Murió el 17 de octubre de 1979, tres meses después que Haya de la Torre y con un cáncer que ignoraba tener. Cuando a las semanas de morir el ‘Compañero Jefe’ se sintió mal se fue a hacer un chequeo y una radiografía mostró un tumor en el estómago. Fuimos los hijos los que insistimos en que se operara en Estados Unidos y lo convencimos de que viaja a Houston. Entonces había dinero, pero él no quería gastar una fortuna. Siempre estaba pensando en todos, menos en él.

Fui un joven rebelde y que le dio disgustos tremendos, pero jamás recibí de él los castigos ejemplares que merecía. Soñaba con que yo manejara el negocio alguna vez, luego que terminaran mis veleidades. Por eso quiso que estudiara Ingeniería, luego Economía, pero mi vocación era la Literatura. Y cuando él se dio cuenta solo dijo “Qué le vamos a hacer, eres poeta”. No lo dijo con pesar, sino con una risueña resignación porque era hombre que también amaba la literatura.

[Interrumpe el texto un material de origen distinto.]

`src/rtl/cell_status_if.sv`:
```
// cell_status_if: player/AI request ports, shared read data and board-clear control
// for cell_status_arbiter.
interface cell_status_if #(
    parameter int STATUS_W = 4
) ();
    logic                p_req;
    logic                p_we;
    logic [5:0]          p_addr;
    logic [STATUS_W-1:0] p_wdata;
    logic                p_ack;
    logic                ai_req;
    logic                ai_we;
    logic [5:0]          ai_addr;
    logic [STATUS_W-1:0] ai_wdata;
    logic                ai_ack;
    logic [STATUS_W-1:0] rdata;
    logic                clr_start;
    logic                clr_busy;

    modport master (
        output p_req, p_we, p_addr, p_wdata,
        output ai_req, ai_we, ai_addr, ai_wdata,
        output clr_start,
        input  p_ack, ai_ack, rdata, clr_busy
    );

    modport slave (
        input  p_req, p_we, p_addr, p_wdata,
        input  ai_req, ai_we, ai_addr, ai_wdata,
        input  clr_start,
        output p_ack, ai_ack, rdata, clr_busy
    );
endinterface

```
`src/rtl/cell_status_arbiter.sv`:
```
// cell_status_arbiter: single-port board cell-status RAM shared by display fetch, clear sweep
// and round-robin player/AI requesters. Define CELL_RMW_OR_EN for OR-accumulating RMW writes.
module cell_status_arbiter #(
    parameter int CELL_W   = 80,
    parameter int CELL_H   = 60,
    parameter int COLS     = 8,
    parameter int ROWS     = 8,
    parameter int STATUS_W = 4
) (
    input  logic                clk_in,
    input  logic                rst_n_in,
    input  logic [9:0]          pix_x,
    input  logic [9:0]          pix_y,
    input  logic                pix_valid,
    output logic [STATUS_W-1:0] disp_status,
    cell_status_if.slave        bus
);

`ifdef CELL_RMW_OR_EN
    localparam bit RMW = 1'b1;
`else
    localparam bit RMW = 1'b0;
`endif

    logic [STATUS_W-1:0] mem [64];
    logic [2:0]          cx, cy;
    logic [5:0]          disp_addr, cache_addr;
    logic                cache_vld;
    logic                clr_busy, clr_last;
    logic [2:0]          clr_row, clr_col;
    logic                rmw_pend, rmw_who;
    logic [5:0]          rmw_addr;
    logic [STATUS_W-1:0] rmw_new, rmw_old;
    logic                ptr;
    logic                disp_go, clr_go, p_el, ai_el, gnt, gnt_ai, gnt_we;
    logic [5:0]          gnt_addr;
    logic [STATUS_W-1:0] gnt_wdata, old_word;

    assign bus.clr_busy = clr_busy;

    // Comparator ladder: the highest boundary passed wins, which also clamps past the grid.
    always_comb begin
        cx = '0;
        cy = '0;
        for (int i = 1; i < COLS; i++) if (int'(pix_x) >= i * CELL_W) cx = 3'(i);
        for (int i = 1; i < ROWS; i++) if (int'(pix_y) >= i * CELL_H) cy = 3'(i);
        disp_addr = {cy, cx};
    end

    always_comb begin
        disp_go   = !rmw_pend && pix_valid && (!cache_vld || disp_addr != cache_addr);
        clr_go    = clr_busy && !rmw_pend && !disp_go;
        p_el      = bus.p_req && !bus.p_ack;
        ai_el     = bus.ai_req && !bus.ai_ack;
        gnt       = !rmw_pend && !disp_go && !clr_busy && !bus.clr_start && (p_el || ai_el);
        gnt_ai    = ai_el && (!p_el || ptr);
        gnt_addr  = gnt_ai ? bus.ai_addr : bus.p_addr;
        gnt_we    = gnt_ai ? bus.ai_we : bus.p_we;
        gnt_wdata = gnt_ai ? bus.ai_wdata : bus.p_wdata;
        old_word  = mem[gnt_addr];
        clr_last  = clr_row == 3'(ROWS - 1) && clr_col == 3'(COLS - 1);
    end

    // Writes are suppressed while reset is asserted so an aborted clear leaves cells intact.
    always_ff @(posedge clk_in) begin
        if (rst_n_in) begin
            if (rmw_pend) mem[rmw_addr] <= rmw_new;
            else if (clr_go) mem[{clr_row, clr_col}] <= '0;
            else if (gnt && gnt_we && !RMW) mem[gnt_addr] <= gnt_wdata;
        end
    end

    always_ff @(posedge clk_in) begin
        if (!rst_n_in) begin
            disp_status <= '0;
            bus.p_ack   <= 1'b0;
            bus.ai_ack  <= 1'b0;
            bus.rdata   <= '0;
            clr_busy    <= 1'b0;
            clr_row     <= '0;
            clr_col     <= '0;
            ptr         <= 1'b0;
            rmw_pend    <= 1'b0;
            rmw_who     <= 1'b0;
            rmw_addr    <= '0;
            rmw_new     <= '0;
            rmw_old     <= '0;
            cache_vld   <= 1'b0;
            cache_addr  <= '0;
        end else begin
            bus.p_ack  <= 1'b0;
            bus.ai_ack <= 1'b0;
            if (disp_go) begin
                disp_status <= mem[disp_addr];
                cache_addr  <= disp_addr;
                cache_vld   <= 1'b1;
            end
            if (bus.clr_start && !clr_busy) begin
                clr_busy <= 1'b1;
                clr_row  <= '0;
                clr_col  <= '0;
            end else if (clr_go) begin
                clr_busy <= !clr_last;
                clr_row  <= clr_col == 3'(COLS - 1) ? clr_row + 3'd1 : clr_row;
                clr_col  <= clr_col == 3'(COLS - 1) ? 3'd0 : clr_col + 3'd1;
            end
            if (rmw_pend) begin
                rmw_pend   <= 1'b0;
                bus.p_ack  <= !rmw_who;
                bus.ai_ack <= rmw_who;
                bus.rdata  <= rmw_old;
            end
            if (gnt) begin
                ptr <= !gnt_ai;
                if (RMW && gnt_we) begin
                    rmw_pend <= 1'b1;
                    rmw_who  <= gnt_ai;
                    rmw_addr <= gnt_addr;
                    rmw_new  <= old_word | gnt_wdata;
                    rmw_old  <= old_word;
                end else begin
                    bus.p_ack  <= !gnt_ai;
                    bus.ai_ack <= gnt_ai;
                    bus.rdata  <= old_word;
                end
            end
        end
    end

endmodule

```
`src/flat_wrapper.sv`:
```
// flat-port wrapper written by rule: the top's interface ports become plain ports
module cell_status_arbiter_flat 
#(
    parameter int CELL_W   = 80,
    parameter int CELL_H   = 60,
    parameter int COLS     = 8,
    parameter int ROWS     = 8,
    parameter int STATUS_W = 4
)
  (clk_in, rst_n_in, pix_x, pix_y, pix_valid, disp_status, bus_p_req, bus_p_we, bus_p_addr, bus_p_wdata, bus_ai_req, bus_ai_we, bus_ai_addr, bus_ai_wdata, bus_clr_start, bus_p_ack, bus_ai_ack, bus_rdata, bus_clr_busy);
  cell_status_if #(.STATUS_W(STATUS_W)) bus_i ();
  input  logic clk_in;
  input  logic rst_n_in;
  input  logic [9:0] pix_x;
  input  logic [9:0] pix_y;
  input  logic pix_valid;
  output logic [STATUS_W-1:0] disp_status;
  input wire logic [$bits(bus_i.p_req)-1:0] bus_p_req;
  input wire logic [$bits(bus_i.p_we)-1:0] bus_p_we;
  input wire logic [$bits(bus_i.p_addr)-1:0] bus_p_addr;
  input wire logic [$bits(bus_i.p_wdata)-1:0] bus_p_wdata;
  input wire logic [$bits(bus_i.ai_req)-1:0] bus_ai_req;
  input wire logic [$bits(bus_i.ai_we)-1:0] bus_ai_we;
  input wire logic [$bits(bus_i.ai_addr)-1:0] bus_ai_addr;
  input wire logic [$bits(bus_i.ai_wdata)-1:0] bus_ai_wdata;
  input wire logic [$bits(bus_i.clr_start)-1:0] bus_clr_start;
  output wire logic [$bits(bus_i.p_ack)-1:0] bus_p_ack;
  output wire logic [$bits(bus_i.ai_ack)-1:0] bus_ai_ack;
  output wire logic [$bits(bus_i.rdata)-1:0] bus_rdata;
  output wire logic [$bits(bus_i.clr_busy)-1:0] bus_clr_busy;
  assign bus_i.p_req = bus_p_req;
  assign bus_i.p_we = bus_p_we;
  assign bus_i.p_addr = bus_p_addr;
  assign bus_i.p_wdata = bus_p_wdata;
  assign bus_i.ai_req = bus_ai_req;
  assign bus_i.ai_we = bus_ai_we;
  assign bus_i.ai_addr = bus_ai_addr;
  assign bus_i.ai_wdata = bus_ai_wdata;
  assign bus_i.clr_start = bus_clr_start;
  assign bus_p_ack = bus_i.p_ack;
  assign bus_ai_ack = bus_i.ai_ack;
  assign bus_rdata = bus_i.rdata;
  assign bus_clr_busy = bus_i.clr_busy;
  cell_status_arbiter #(.CELL_W(CELL_W), .CELL_H(CELL_H), .COLS(COLS), .ROWS(ROWS), .STATUS_W(STATUS_W)) u_core (.clk_in(clk_in), .rst_n_in(rst_n_in), .pix_x(pix_x), .pix_y(pix_y), .pix_valid(pix_valid), .disp_status(disp_status), .bus(bus_i));
endmodule
```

Hoy cuando el Perú entra en la sombra, la memoria de mi padre se torna más luminosa. Y en algo, muy poco, me parezco a él, pues no logró comprender tanta angurria por el poder, tan poca capacidad de desprendimiento, ese culto inmoderado por el papel moneda, la facilidad con que se odia y la ausencia clamorosa del amor y la compasión. Y lo peor de todo es que vivimos diciendo y creyendo que actuamos de modo distinto. La farsa y el cinismo envuelven como una densa neblina todos nuestros días.